The problem =
Check each line of the listing below for "typedef" and state how many lines contain it, with no other words.

Source data =

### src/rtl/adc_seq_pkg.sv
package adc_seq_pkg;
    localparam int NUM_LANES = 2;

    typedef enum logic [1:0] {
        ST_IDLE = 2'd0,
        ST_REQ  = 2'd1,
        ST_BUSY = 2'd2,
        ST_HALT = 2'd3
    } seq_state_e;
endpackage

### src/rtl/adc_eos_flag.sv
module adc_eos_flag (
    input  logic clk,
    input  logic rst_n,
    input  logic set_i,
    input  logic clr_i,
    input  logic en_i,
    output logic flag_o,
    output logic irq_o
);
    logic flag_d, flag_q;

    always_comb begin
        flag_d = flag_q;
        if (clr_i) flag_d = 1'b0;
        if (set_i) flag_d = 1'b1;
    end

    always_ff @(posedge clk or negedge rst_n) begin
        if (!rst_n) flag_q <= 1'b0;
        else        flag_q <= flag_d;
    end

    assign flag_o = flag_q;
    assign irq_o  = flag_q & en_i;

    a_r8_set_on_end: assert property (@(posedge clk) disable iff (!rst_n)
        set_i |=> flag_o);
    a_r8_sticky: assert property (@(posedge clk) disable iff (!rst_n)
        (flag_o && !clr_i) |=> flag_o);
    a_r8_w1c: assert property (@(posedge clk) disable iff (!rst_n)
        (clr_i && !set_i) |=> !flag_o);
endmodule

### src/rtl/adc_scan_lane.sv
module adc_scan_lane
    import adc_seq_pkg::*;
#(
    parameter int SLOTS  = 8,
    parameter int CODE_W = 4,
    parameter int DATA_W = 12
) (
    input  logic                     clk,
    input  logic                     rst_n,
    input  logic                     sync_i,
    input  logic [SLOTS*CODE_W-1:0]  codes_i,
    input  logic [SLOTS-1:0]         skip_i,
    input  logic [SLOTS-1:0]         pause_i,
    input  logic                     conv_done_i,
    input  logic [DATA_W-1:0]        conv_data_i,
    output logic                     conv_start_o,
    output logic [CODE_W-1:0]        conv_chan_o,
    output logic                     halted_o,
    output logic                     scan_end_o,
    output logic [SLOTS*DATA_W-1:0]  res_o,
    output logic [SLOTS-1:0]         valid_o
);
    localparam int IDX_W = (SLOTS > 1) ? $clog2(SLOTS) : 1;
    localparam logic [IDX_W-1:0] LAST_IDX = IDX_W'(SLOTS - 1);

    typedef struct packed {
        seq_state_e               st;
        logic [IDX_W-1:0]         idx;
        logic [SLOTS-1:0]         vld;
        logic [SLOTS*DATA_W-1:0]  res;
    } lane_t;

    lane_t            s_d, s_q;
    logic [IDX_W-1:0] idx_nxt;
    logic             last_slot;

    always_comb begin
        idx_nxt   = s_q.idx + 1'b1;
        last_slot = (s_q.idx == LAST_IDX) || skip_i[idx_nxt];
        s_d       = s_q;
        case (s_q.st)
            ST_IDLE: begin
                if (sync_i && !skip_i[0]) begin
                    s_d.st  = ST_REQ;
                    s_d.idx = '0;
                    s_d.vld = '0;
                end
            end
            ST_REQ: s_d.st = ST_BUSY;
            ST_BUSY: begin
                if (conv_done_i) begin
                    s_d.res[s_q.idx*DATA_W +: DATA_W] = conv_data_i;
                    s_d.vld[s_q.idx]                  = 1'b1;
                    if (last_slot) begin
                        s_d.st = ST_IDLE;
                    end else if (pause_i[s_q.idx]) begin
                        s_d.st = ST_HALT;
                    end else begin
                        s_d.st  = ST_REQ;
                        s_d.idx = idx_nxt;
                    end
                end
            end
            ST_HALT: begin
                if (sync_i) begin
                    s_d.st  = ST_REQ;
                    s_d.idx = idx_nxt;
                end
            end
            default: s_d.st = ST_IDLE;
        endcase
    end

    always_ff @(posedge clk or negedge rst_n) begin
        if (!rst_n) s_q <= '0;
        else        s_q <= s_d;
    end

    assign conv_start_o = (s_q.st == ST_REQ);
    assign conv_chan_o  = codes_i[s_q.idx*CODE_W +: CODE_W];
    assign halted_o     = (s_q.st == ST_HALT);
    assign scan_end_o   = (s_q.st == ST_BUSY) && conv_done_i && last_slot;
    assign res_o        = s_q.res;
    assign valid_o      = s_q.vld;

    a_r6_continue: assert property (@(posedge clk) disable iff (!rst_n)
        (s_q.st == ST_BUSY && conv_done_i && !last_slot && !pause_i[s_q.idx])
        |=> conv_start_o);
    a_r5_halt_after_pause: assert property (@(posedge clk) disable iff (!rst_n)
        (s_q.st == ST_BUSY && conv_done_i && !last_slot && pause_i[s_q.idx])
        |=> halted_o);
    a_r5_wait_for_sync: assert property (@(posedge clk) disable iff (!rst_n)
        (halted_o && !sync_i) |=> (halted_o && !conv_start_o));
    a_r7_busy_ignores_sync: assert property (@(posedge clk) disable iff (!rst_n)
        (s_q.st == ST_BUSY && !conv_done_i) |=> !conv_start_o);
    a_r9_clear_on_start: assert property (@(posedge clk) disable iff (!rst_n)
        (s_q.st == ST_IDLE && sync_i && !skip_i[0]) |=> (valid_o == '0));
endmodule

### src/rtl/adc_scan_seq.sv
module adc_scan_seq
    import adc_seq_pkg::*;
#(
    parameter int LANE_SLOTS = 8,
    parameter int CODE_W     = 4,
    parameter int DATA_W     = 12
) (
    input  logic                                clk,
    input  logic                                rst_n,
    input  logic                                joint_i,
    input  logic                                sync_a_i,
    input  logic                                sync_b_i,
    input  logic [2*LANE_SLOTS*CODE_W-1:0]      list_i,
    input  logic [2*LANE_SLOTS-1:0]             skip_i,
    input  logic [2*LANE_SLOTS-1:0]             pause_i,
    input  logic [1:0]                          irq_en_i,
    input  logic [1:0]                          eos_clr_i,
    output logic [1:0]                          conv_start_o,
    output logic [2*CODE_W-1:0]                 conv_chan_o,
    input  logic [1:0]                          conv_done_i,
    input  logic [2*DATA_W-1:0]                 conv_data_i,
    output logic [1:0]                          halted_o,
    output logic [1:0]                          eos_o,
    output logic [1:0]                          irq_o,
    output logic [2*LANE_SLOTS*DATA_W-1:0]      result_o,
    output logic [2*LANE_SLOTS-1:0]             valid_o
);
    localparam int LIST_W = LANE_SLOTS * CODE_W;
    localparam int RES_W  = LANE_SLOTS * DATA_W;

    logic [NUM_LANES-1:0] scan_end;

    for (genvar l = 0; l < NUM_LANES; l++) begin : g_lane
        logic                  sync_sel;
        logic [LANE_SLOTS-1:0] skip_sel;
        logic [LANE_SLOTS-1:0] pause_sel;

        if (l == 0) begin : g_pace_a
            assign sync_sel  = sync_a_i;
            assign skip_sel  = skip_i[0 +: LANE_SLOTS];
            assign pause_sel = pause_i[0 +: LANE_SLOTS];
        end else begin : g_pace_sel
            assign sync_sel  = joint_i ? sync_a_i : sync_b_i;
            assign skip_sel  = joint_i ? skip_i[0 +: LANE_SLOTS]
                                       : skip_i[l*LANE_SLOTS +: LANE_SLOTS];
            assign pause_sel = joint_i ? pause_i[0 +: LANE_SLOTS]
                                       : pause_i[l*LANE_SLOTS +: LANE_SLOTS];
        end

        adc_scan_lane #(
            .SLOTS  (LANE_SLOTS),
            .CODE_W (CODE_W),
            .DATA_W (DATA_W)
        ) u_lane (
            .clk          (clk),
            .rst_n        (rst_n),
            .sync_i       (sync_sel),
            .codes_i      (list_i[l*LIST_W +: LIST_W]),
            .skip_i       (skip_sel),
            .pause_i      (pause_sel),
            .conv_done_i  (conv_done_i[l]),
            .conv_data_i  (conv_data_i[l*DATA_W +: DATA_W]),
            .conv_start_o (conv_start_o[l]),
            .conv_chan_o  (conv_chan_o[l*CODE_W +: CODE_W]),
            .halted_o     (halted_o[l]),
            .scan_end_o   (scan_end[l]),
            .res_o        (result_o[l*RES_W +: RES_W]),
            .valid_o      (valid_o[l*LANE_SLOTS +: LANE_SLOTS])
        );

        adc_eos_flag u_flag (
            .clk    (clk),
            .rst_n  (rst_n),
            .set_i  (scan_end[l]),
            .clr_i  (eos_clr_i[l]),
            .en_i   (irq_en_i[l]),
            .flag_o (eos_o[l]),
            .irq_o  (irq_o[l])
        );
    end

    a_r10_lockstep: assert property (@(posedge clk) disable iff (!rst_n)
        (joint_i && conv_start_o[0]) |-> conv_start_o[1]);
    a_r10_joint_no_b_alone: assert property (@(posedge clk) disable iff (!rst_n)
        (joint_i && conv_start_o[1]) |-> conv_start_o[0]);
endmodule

Task solution =
2